From Silence to Screen: Harnessing Digital Storytelling to Decolonise HIV Narratives in the UK
In public health, the dominant narrative can often reinforce the very stigma it seeks to eliminate. For Black women living with HIV in the UK, this narrative is often one of silence, shame, or victimhood, obscuring their resilience and economic potential. Agatha's Space CIC is challenging this by placing agency and technology at the heart of their advocacy, using a model known as Digital Storytelling (DST) to help women reclaim their voices and reshape public perception.
The Power of the Authentic Voice
The foundation of Agatha’s Space’s approach is the understanding that stigma is best countered by authentic, self-directed narratives.
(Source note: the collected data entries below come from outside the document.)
==> src/rtl/add_sub4_if.sv <==
// rtl/add_sub4_if.sv - operand/result bundle for add_sub4; ovf exists only with ADD_SUB4_OVF_EN
interface add_sub4_if #(
  parameter int WIDTH = 4
);
  logic             op;
  logic [WIDTH-1:0] a;
  logic [WIDTH-1:0] b;
  logic             c_in;
  logic [WIDTH-1:0] sum;
  logic             c_out;
`ifdef ADD_SUB4_OVF_EN
  logic             ovf;
`endif

  modport master (
    output op, a, b, c_in,
`ifdef ADD_SUB4_OVF_EN
    input  ovf,
`endif
    input  sum, c_out
  );

  modport slave (
    input  op, a, b, c_in,
`ifdef ADD_SUB4_OVF_EN
    output ovf,
`endif
    output sum, c_out
  );
endinterface

==> src/rtl/add_sub4.sv <==
// rtl/add_sub4.sv - registered ripple-carry adder/subtractor, one-cycle latency
// Optional signed-overflow output enabled by defining ADD_SUB4_OVF_EN.
module add_sub4 #(
  parameter int WIDTH = 4
) (
  input  logic       clk,
  input  logic       rst,
  add_sub4_if.slave  bus
);

  logic [WIDTH-1:0] bx;
  logic [WIDTH:0]   carry;
  logic [WIDTH-1:0] sum_d, sum_q;
  logic             c_out_d, c_out_q;

  // Subtraction reuses the adder: a + ~b + ~c_in == a - b - c_in (mod 2^WIDTH).
  always_comb begin
    bx       = bus.b ^ {WIDTH{bus.op}};
    carry    = '0;
    carry[0] = bus.c_in ^ bus.op;
    sum_d    = '0;
    for (int i = 0; i < WIDTH; i++) begin
      sum_d[i]   = bus.a[i] ^ bx[i] ^ carry[i];
      carry[i+1] = (bus.a[i] & bx[i]) | (carry[i] & (bus.a[i] ^ bx[i]));
    end
    c_out_d = carry[WIDTH];
  end

  always_ff @(posedge clk) begin
    if (rst) begin
      sum_q   <= '0;
      c_out_q <= 1'b0;
    end else begin
      sum_q   <= sum_d;
      c_out_q <= c_out_d;
    end
  end

  assign bus.sum   = sum_q;
  assign bus.c_out = c_out_q;

`ifdef ADD_SUB4_OVF_EN
  logic ovf_d, ovf_q;

  // Signed overflow: carries into and out of the sign bit disagree.
  assign ovf_d = carry[WIDTH] ^ carry[WIDTH-1];

  always_ff @(posedge clk) begin
    if (rst) begin
      ovf_q <= 1'b0;
    end else begin
      ovf_q <= ovf_d;
    end
  end

  assign bus.ovf = ovf_q;
`endif

endmodule

==> src/flat_wrapper.sv <==
// flat-port wrapper written by rule: the top's interface ports become plain ports
module add_sub4_flat 
#(
  parameter int WIDTH = 4
)
  (clk, rst, bus_op, bus_a, bus_b, bus_c_in, bus_sum, bus_c_out);
  add_sub4_if #(.WIDTH(WIDTH)) bus_i ();
  input  logic clk;
  input  logic rst;
  input wire logic [$bits(bus_i.op)-1:0] bus_op;
  input wire logic [$bits(bus_i.a)-1:0] bus_a;
  input wire logic [$bits(bus_i.b)-1:0] bus_b;
  input wire logic [$bits(bus_i.c_in)-1:0] bus_c_in;
  output wire logic [$bits(bus_i.sum)-1:0] bus_sum;
  output wire logic [$bits(bus_i.c_out)-1:0] bus_c_out;
  assign bus_i.op = bus_op;
  assign bus_i.a = bus_a;
  assign bus_i.b = bus_b;
  assign bus_i.c_in = bus_c_in;
  assign bus_sum = bus_i.sum;
  assign bus_c_out = bus_i.c_out;
  add_sub4 #(.WIDTH(WIDTH)) u_core (.clk(clk), .rst(rst), .bus(bus_i));
endmodule
==> config.mk <==
export PLATFORM = sky130hd
export DESIGN_NAME = add_sub4_flat
export DESIGN_NICKNAME = d
export VERILOG_FILES = /design/src/rtl/add_sub4_if.sv /design/src/rtl/add_sub4.sv /design/src/flat_wrapper.sv
export SDC_FILE = /design/constraint.sdc
export NUM_CORES = 1
export LEC_CHECK = 0
export CAP_MARGIN = 30
export CORE_AREA = 2 2 39 41
export DETAILED_ROUTE_END_ITERATION = 7
export DIE_AREA = 0 0 41 43
export PLACE_DENSITY = 0.62
export SLEW_MARGIN = 20
export SYNTH_ARGS = -nofsm -noshare
export SYNTH_HDL_FRONTEND = slang
export SYNTH_SLANG_ARGS = --single-unit
==> constraint.sdc <==
create_clock -name clk -period 7.1 [get_ports clk]
set_input_delay 1.42 -clock clk [delete_from_list [all_inputs] [get_ports clk]]
set_output_delay 1.42 -clock clk [all_outputs]
set_load 0.005 [all_outputs]
==> flow_results.org <==
** Floorplan
- The die covers 0.00176 mm^2.
- From bottom edge to top edge, the die measures 43 um.
- For this configuration, the core starts out at a cell density of 20.0%.
- The initialized floorplan defines 14 standard-cell rows.
- Core Area :: 0.00138 mm^2
- 17 I/O pins were placed.
- The die is 41 um wide.

** Clock tree
- CTS built an H-tree with a depth of 1.
- Number of cells upsized or downsized after cts :: 0
- Number of clock sinks :: 5
- TritonCTS built the clock tree.
- In this run the clock root is driven by a sky130_fd_sc_hd__clkbuf_4.
- For this design, the CTS-stage hold fixing added 0 buffers.
- Postcts setup bufs :: 0
- Number of CTS-inserted buffers :: 3
- Clock slew at the register clock pins of the worst setup and hold paths :: 0.04 ns
- Clock Path Buffers :: 2

** Timing
- Number of hold-slack violations in the final timing report :: 0
- Setup violators final :: 0
- RSZ-0062 raised after global routing :: no
- At the pin with the least slew margin, the transition time is 0.284 ns.
- The clock period could shrink to 3.76 ns.
- Aggregate negative setup slack :: 0 ns
- Of the available clock period, the critical path in the final layout requires 52.9%.
- For this run, the top clock speed supported by timing is 266 MHz.
- Final slew viol count :: 0
- Headroom to the max-slew limit came out at 81.0%.

** Global route
- For this run the aggregate overflow at the end of global routing stands at 0.
- GRT Resource Usage Total :: 6.57%
- Antenna violations before repair :: 0
- Vias in the first global route :: 192
- First-pass GRT wire length :: 710 um
- Entering global routing, the biggest net connects 6 pins.

** Synthesis
- Sorting the synthesized cells by area gives the leading types as sky130_fd_sc_hd__dfxtp_1 36%, sky130_fd_sc_hd__fa_1 29%, sky130_fd_sc_hd__xor2_1 9.5%.
- The biggest area contributor in the post-synthesis netlist is sky130_fd_sc_hd__dfxtp_1.
- Synthesis produced a netlist whose cell count is 24.
- Sequential fraction of the synthesis area :: 36.2%
- The number of nets in the synthesized netlist is 40.
- Post-synth top area share :: 36.2%
- After synthesis the netlist holds a flip-flop and latch count of 5.
- Dividing the synthesized area by the synthesized cell count gives 11.5 um^2.
- Syn. warnings :: 0
- Yosys mapped the design onto 8 distinct sky130hd cell types.
- Combined area of all synthesized cells :: 277 um^2

** Worst setup path
- Data on the critical path is required at its endpoint by 7.22 ns.
- The largest individual stage delay along the critical path comes from the cell sky130_fd_sc_hd__clkdlybuf4s50_1.
- WP data arrival :: 3.88 ns
- Setup crit end kind :: flip-flop
- In this design, the stage delay of the slowest critical-path cell is 0.63 ns.
- Among the stages of the critical path, the cell type that occurs most often is sky130_fd_sc_hd__fa_1.
- The signal on the critical path passes through clkdlybuf4s50_1 > xor2_1 > fa_1 > inv_1 > fa_1 > fa_1 > inv_1 > fa_1 > nor2b_1.
- Highest fanout seen on the critical path :: 5
- Element type at the critical path start :: input port
- CP Class :: in -> reg

** Finish
- Total inserted antenna cells :: 0
- The final layout contains 60 nets.
- Multi-input logic area :: 150 um^2
- From synthesis to final layout, the design area changed by 70.6%.
- In the final layout, the share of cells above drive strength 1 is 6.98%.
- Number of non-filler instances in the completed layout :: 59
- Summing all flip-flop and latch instances after layout gives 100 um^2.
- Filler cell count :: 147

** Detailed routing
- Number of iterations in the first detailed-routing pass :: 1
- In the routed layout, each cell is associated on average with a via count of 3.54.
- Total number of vias :: 209
- In the routed design, unresolved DRC markers number 0.
- After the first detailed-routing iteration, the DRC count stood at 0.
- Antenna Nets Post-Route :: 0
- Summed over all layers, the routed wires come to 439 um.
- Routed len/inst :: 7.44 um

** Flow run
- The tool flagged a number of max-cap violations equal to 0.

** Placed design
- Number of I/O port buffers :: 16
- Routability-driven placement finished with a final weighted congestion of 0.626.
- Hpwl dp :: 399 um
- Once placement completed, the tool counted placed cells totaling 55.

** Run status
- The flow ran to the end, and the final reports show no timing, DRC or antenna violations.

** Power
- The analysis attributes to cell leakage a power of 0.196 nW.
- In this run the power density over the cells is 200 mW/mm^2.
- The worst-case IR drop observed on VDD is 0.0000438 V.

** Worst hold path
- Worst hold path type :: in -> reg
synthesized netlist by cell type:
master / n
sky130_fd_sc_hd__fa_1: 4
sky130_fd_sc_hd__inv_1: 4
sky130_fd_sc_hd__buf_6: 1
sky130_fd_sc_hd__nor2b_1: 3
sky130_fd_sc_hd__xnor2_1: 2
sky130_fd_sc_hd__nor2_1: 2
sky130_fd_sc_hd__xor2_1: 3
sky130_fd_sc_hd__dfxtp_1: 5
layer usage:
metal | share of wire (%) | wire length, um | GRT usage (%) | vias to the layer above
met4 | 0 | 0 | 8.00 | 0
li1 | - | - | - | 104
met2 | 52 | 230 | 9.06 | 12
met3 | 9.1 | 40 | 3.14 | 0
met5 | 0 | 0 | 0 | -
met1 | 38 | 168 | 5.92 | 93
metrics by stage:
step	utilization (%)	total power, mW	hold WS, ns	cell area (um^2)	setup slack, ns
floorplan	-	0.0466	1.49	277	3.74
global placement	32.2	0.0627	2.05	445	3.14
detailed placement	32.2	0.0641	2.05	445	3.06
CTS	34.1	0.0969	1.80	472	3.33
global route	34.1	0.103	1.83	472	3.21
finish	34.1	0.0944	1.80	472	3.34
cell usage in the layout (no fill, tap or decap), drive strengths merged:
cell            n
xor2            3
clkdlybuf4s50  16
dfxtp           5
nor2            2
nor2b           3
xnor2           2
fa              4
inv             4
clkbuf          4
logic make-up after synthesis:
logic type / after synthesis / synth area share, %
buffers and inverters: 5 / 9.50
adder cells (fa/ha/maj): 4 / 29.0
flip-flops: 5 / 36.2
XOR/XNOR: 5 / 15.8
AND/OR/NAND/NOR: 5 / 9.50
sequential cells by signal, indices dropped and copies added, names as in the netlist:
name              cells
u_core.bus.sum        4
u_core.bus.c_out      1
area by class of cell:
| type | count | area share [%] |
|---|---|---|
| Inverter | 4 | 3.18 |
| Tap cell | 16 | 4.24 |
| Timing Repair Buffer | 16 | 34.0 |
| Clock buffer | 4 | 5.57 |
| Multi-Input combinational cell | 14 | 31.8 |
| Sequential cell | 5 | 21.2 |
where the power goes:
group / total [mW] / switching [mW] / internal, mW
clock: 0.0316 / 0.0105 / 0.0212
sequential: 0.0337 / 0.000920 / 0.0327
combinational: 0.0291 / 0.0100 / 0.0191
final timing paths:
kind | endpoint | depth (start not counted) | from | slack (ns)
setup / recovery | u_core.bus.sum[3]$_SDFF_PP0_ | 9 | bus_op | 3.34
hold / removal | u_core.bus.sum[1]$_SDFF_PP0_ | 2 | rst | 1.80
worst max-delay path: cells and delay by family:
| kind | cells | cell delay, ns |
|---|---|---|
| xor gates and xnor gates | 1 | 0.23 |
| adders and majority gates | 4 | 1.33 |
| buffers and inverters | 3 | 0.76 |
| and+or+nand+nor | 1 | 0.13 |
Note: power is estimated with default switching activity, not from simulation.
For women whose experiences are shaped by both gendered racism and HIV stigma—a concept known as intersectionality—telling their story is an act of deep empowerment. When a diagnosis is often met with systemic failures and even judgmental comments from healthcare professionals, the need for a safe, supportive space to communicate becomes paramount.
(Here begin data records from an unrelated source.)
==> src/rtl/if_fetch.sv <==
// Instruction fetch stage: issues one bus request per fetch, waits for the
// ack (with timeout), and holds the fetched word for IF/ID until consumed.
module if_fetch
  import if_fetch_pkg::*;
#(
  parameter int TIMEOUT = TIMEOUT_DEFAULT
) (
  input  logic                   clk,
  input  logic                   rst,
  input  logic [INST_ADDR_W-1:0] pc_i,
  input  logic                   ce_i,
  input  logic [5:0]             stall,
  input  logic                   flush_i,
  output logic                   mem_req_o,
  output logic [INST_ADDR_W-1:0] mem_addr_o,
  input  logic                   mem_ack_i,
  input  logic [INST_W-1:0]      mem_rdata_i,
  output logic [INST_ADDR_W-1:0] if_pc_o,
  output logic [INST_W-1:0]      if_inst_o,
  output logic                   if_valid_o,
  output logic                   stallreq_o,
  output logic                   fetch_err_o
);

  // Counter value seen in the last WAIT cycle before the fetch is abandoned.
  localparam logic [7:0] TMO_LAST = 8'(TIMEOUT - 1);

  // Wait counter step; saturates so a stuck counter can never wrap to zero.
  function automatic logic [7:0] cnt_step(input logic [7:0] c);
    return (c == 8'hFF) ? c : c + 8'd1;
  endfunction

  fetch_state_e state, state_nxt;

  logic                   drop;
  logic [7:0]             cnt;
  logic [INST_ADDR_W-1:0] req_addr;
  logic [INST_ADDR_W-1:0] buf_pc;
  logic [INST_W-1:0]      buf_inst;

  logic                   issue;
  logic                   capture;
  logic                   wait_done;
  logic                   timeout;
  logic                   cnt_inc;
  logic                   drop_set;
  logic                   req_c;
  logic [INST_ADDR_W-1:0] addr_c;
  logic                   hold_vld;

  // Only the PC-hold bit of the stall vector concerns this stage.
  logic stall_unused;
  assign stall_unused = ^stall[5:1];

  // Next-state decode and per-state bus request/address selection.
  always_comb begin
    state_nxt = state;
    issue     = 1'b0;
    capture   = 1'b0;
    wait_done = 1'b0;
    timeout   = 1'b0;
    cnt_inc   = 1'b0;
    drop_set  = 1'b0;
    req_c     = 1'b0;
    addr_c    = req_addr;
    case (state)
      S_IDLE: begin
        issue  = ce_i & ~flush_i;
        req_c  = issue;
        addr_c = pc_i;
        if (issue) state_nxt = S_WAIT;
      end
      S_WAIT: begin
        req_c = 1'b1;
        if (mem_ack_i) begin
          wait_done = 1'b1;
          // A flush arriving together with the ack discards the word as well.
          if (drop || flush_i) begin
            state_nxt = S_IDLE;
          end else begin
            capture   = 1'b1;
            state_nxt = S_HOLD;
          end
        end else if (cnt == TMO_LAST) begin
          wait_done = 1'b1;
          timeout   = 1'b1;
          state_nxt = S_IDLE;
        end else begin
          cnt_inc  = 1'b1;
          drop_set = flush_i | ~ce_i;
        end
      end
      S_HOLD: begin
        if (!stall[0] || flush_i) state_nxt = S_IDLE;
      end
      default: state_nxt = S_IDLE;
    endcase
  end

  // FSM state register.
  always_ff @(posedge clk) begin
    if (rst) state <= S_IDLE;
    else     state <= state_nxt;
  end

  // Wait counter and drop flag for the outstanding bus transaction.
  always_ff @(posedge clk) begin
    if (rst) begin
      cnt  <= 8'd0;
      drop <= 1'b0;
    end else if (issue) begin
      cnt  <= 8'd0;
      drop <= 1'b0;
    end else if (wait_done) begin
      drop <= 1'b0;
    end else if (cnt_inc) begin
      cnt <= cnt_step(cnt);
      if (drop_set) drop <= 1'b1;
    end
  end

  // Request address and fetched instruction buffers.
  always_ff @(posedge clk) begin
    if (rst) begin
      req_addr <= '0;
      buf_pc   <= '0;
      buf_inst <= NOP_INST;
    end else begin
      if (issue) req_addr <= pc_i;
      if (capture) begin
        buf_pc   <= req_addr;
        buf_inst <= mem_rdata_i;
      end
    end
  end

  // Outputs are forced quiet during the reset cycle so a reset mid-WAIT
  // drops the request immediately.
  always_comb begin
    hold_vld    = (state == S_HOLD) & ~rst;
    mem_req_o   = req_c & ~rst;
    mem_addr_o  = addr_c;
    fetch_err_o = timeout & ~rst;
    if_valid_o  = hold_vld;
    if_inst_o   = hold_vld ? buf_inst : NOP_INST;
    if_pc_o     = hold_vld ? buf_pc : '0;
    stallreq_o  = (ce_i && (state != S_HOLD) && !flush_i && !rst) ? STOP : NO_STOP;
  end

endmodule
Agatha's Space plans to train women in filmmaking and digital media, enabling them to produce short video testimonies. Studies on the use of narratives in public health confirm this intervention's efficacy, showing that digital storytelling can effectively reduce stigma by fostering narrative involvement and promoting genuine, mediated intergroup contact between the storytellers and the wider audience. By seeing a peer’s face and hearing her personal journey, the audience's abstract prejudices dissolve, replaced by empathy and understanding.
DST: A Two-Fold Empowerment Tool
The benefit of this approach is two-fold, impacting both the individual and the community:
Individual Empowerment: For the women involved, the process of creating a digital story is profoundly therapeutic. It offers a structured way to reflect on their lived experience, moving from internalised shame to self-acceptance. A systematic review of DST methods found that, beyond influencing health outcomes, the process of creating media builds technological competency, encourages self-expression, and greatly enhances an individual's confidence. This is critical for women who have often felt invisible or silenced by traditional support systems.
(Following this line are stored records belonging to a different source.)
### src/rtl/serial_pattern_detector.sv
// Serial pattern detector: registered match pulse on each MSB-first occurrence of PATTERN in din.
// Define SERIAL_PATTERN_DETECTOR_COUNT_EN to compile in the saturating match_count register.
module serial_pattern_detector #(
   parameter int           W       = 4,
   parameter logic [W-1:0] PATTERN = 4'b1011,
   parameter int           OVERLAP = 1,
   parameter int           CNT_W   = 8
) (
   input  logic             clk,
   input  logic             rst,
   input  logic             din,
   input  logic             din_valid,
   input  logic             clear,
   output logic             match,
   output logic [CNT_W-1:0] match_count
);

   localparam int FILL_W = $clog2(W + 1);

   logic [W-1:0]      hist_r;
   logic [FILL_W-1:0] fill_r;
   logic              match_r;
   logic [W-1:0]      hist_nxt_s;
   logic [FILL_W-1:0] fill_nxt_s;
   logic              match_nxt_s;
   logic [W-1:0]      hist_d_s;
   logic [FILL_W-1:0] fill_d_s;

   // Next-state history/fill and match decision for an accepted sample.
   always_comb begin
      hist_nxt_s  = {hist_r[W-2:0], din};
      fill_nxt_s  = fill_r;
      match_nxt_s = 1'b0;
      hist_d_s    = hist_r;
      fill_d_s    = fill_r;
      if (fill_r == FILL_W'(W)) begin
         fill_nxt_s = fill_r;
      end else begin
         fill_nxt_s = fill_r + FILL_W'(1);
      end
      if (din_valid) begin
         match_nxt_s = (fill_nxt_s == FILL_W'(W)) && (hist_nxt_s == PATTERN);
         // Non-overlapping mode forgets everything once a match is taken.
         if (match_nxt_s && (OVERLAP == 0)) begin
            hist_d_s = {W{1'b0}};
            fill_d_s = {FILL_W{1'b0}};
         end else begin
            hist_d_s = hist_nxt_s;
            fill_d_s = fill_nxt_s;
         end
      end else begin
         hist_d_s = hist_r;
         fill_d_s = fill_r;
      end
   end

   // History, fill and match registers; clear behaves exactly like rst.
   always_ff @(posedge clk) begin
      if (rst) begin
         hist_r  <= {W{1'b0}};
         fill_r  <= {FILL_W{1'b0}};
         match_r <= 1'b0;
      end else if (clear) begin
         hist_r  <= {W{1'b0}};
         fill_r  <= {FILL_W{1'b0}};
         match_r <= 1'b0;
      end else begin
         hist_r  <= hist_d_s;
         fill_r  <= fill_d_s;
         match_r <= match_nxt_s;
      end
   end

   assign match = match_r;

`ifdef SERIAL_PATTERN_DETECTOR_COUNT_EN
   logic [CNT_W-1:0] cnt_r;

   // Saturating match counter; match keeps pulsing once it is full.
   always_ff @(posedge clk) begin
      if (rst) begin
         cnt_r <= {CNT_W{1'b0}};
      end else if (clear) begin
         cnt_r <= {CNT_W{1'b0}};
      end else if (match_nxt_s && (cnt_r != {CNT_W{1'b1}})) begin
         cnt_r <= cnt_r + CNT_W'(1);
      end else begin
         cnt_r <= cnt_r;
      end
   end

   assign match_count = cnt_r;
`else
   assign match_count = {CNT_W{1'b0}};
`endif

endmodule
Cultural and Social Change: The resulting films serve as a powerful advocacy tool. They bypass traditional, often biased, media filters to deliver authentic, unscripted perspectives directly to policymakers, clinicians, and the public. By using the high-impact medium of film, Agatha’s Space is actively working to normalise what it means to live well with HIV. It’s a direct challenge to the often-negative master narratives that control public discourse, allowing the women to redefine success and wellbeing on their own terms.
Investing in Narrative Technology
In an era where technology drives communication, the most effective activism is often the most engaging digitally. Agatha’s Space is not only focused on support but is also building a digital media portfolio for social impact. This work requires investment in the necessary tools—cameras, editing software, and professional facilitation—to ensure the stories are told with high-quality production value that matches the power of the content.
The work of Agatha's Space CIC provides a compelling model for future funding that targets narrative technology as a solution for complex social issues. By financing this fusion of creative skills development and destigmatisation, investors are supporting a sustainable, replicable approach that delivers both tangible economic skills and measurable social change, ensuring that Black women living with HIV become the authors, rather than just the subjects, of their own powerful story.